==> src/design/pdn_pkg.sv <==
// Package with register map, field positions and counting constants of the divider.
package pdn_pkg;

  // ---------------------------------------------------------------
  // Register map
  // ---------------------------------------------------------------
  localparam logic [11:0] PDN_OFF_CTRL = 12'h000;
  localparam logic [11:0] PDN_OFF_PRESET = 12'h004;
  localparam logic [11:0] PDN_OFF_STATUS = 12'h008;
  localparam logic [11:0] PDN_OFF_COUNT = 12'h00C;

  // Control fields and reset values.
  localparam int PDN_CTRL_SEL_A = 0;
  localparam int PDN_CTRL_SEL_B = 1;
  localparam int PDN_CTRL_SEL_C = 2;
  localparam int PDN_CTRL_LATCH = 3;
  localparam logic [3:0] PDN_CTRL_RESET = 4'h0;
  localparam logic [15:0] PDN_PRESET_RESET = 16'h0000;

  // Status fields.
  localparam int PDN_STAT_OUT = 0;
  localparam int PDN_STAT_ARMED = 1;
  localparam int PDN_STAT_MP = 2;
  localparam int PDN_STAT_PEND = 3;

  // Count snapshot fields: first [3:0], decades [15:4], last [18:16].
  localparam int PDN_CNT_FIRST_LSB = 0;
  localparam int PDN_CNT_DEC_LSB = 4;
  localparam int PDN_CNT_LAST_LSB = 16;

  // ---------------------------------------------------------------
  // Counting constants (top value = modulus minus one)
  // ---------------------------------------------------------------
  localparam logic [3:0] PDN_DECADE_TOP = 4'h9;
  localparam logic [3:0] PDN_DIV2_FIRST_TOP = 4'h1;
  localparam logic [3:0] PDN_DIV4_FIRST_TOP = 4'h3;
  localparam logic [3:0] PDN_DIV5_FIRST_TOP = 4'h4;
  localparam logic [3:0] PDN_DIV8_FIRST_TOP = 4'h7;
  localparam logic [3:0] PDN_DIV10_FIRST_TOP = 4'h9;
  localparam logic [2:0] PDN_DIV2_LAST_TOP = 3'h7;
  localparam logic [2:0] PDN_DIV4_LAST_TOP = 3'h3;
  localparam logic [2:0] PDN_DIV5_LAST_TOP = 3'h1;
  localparam logic [2:0] PDN_DIV8_LAST_TOP = 3'h1;
  localparam logic [2:0] PDN_DIV10_LAST_TOP = 3'h0;

  // Counting modes, one-hot.
  typedef enum logic [5:0] {
    PDN_MODE_PRESET = 6'b000001,
    PDN_MODE_DIV2 = 6'b000010,
    PDN_MODE_DIV4 = 6'b000100,
    PDN_MODE_DIV5 = 6'b001000,
    PDN_MODE_DIV8 = 6'b010000,
    PDN_MODE_DIV10 = 6'b100000
  } pdn_mode_t;

endpackage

---------------

### Directions
Your answer should consist of the lines above that hold the word "fields", copied exactly.

### Answer box
  // Control fields and reset values.
  // Status fields.
  // Count snapshot fields: first [3:0], decades [15:4], last [18:16].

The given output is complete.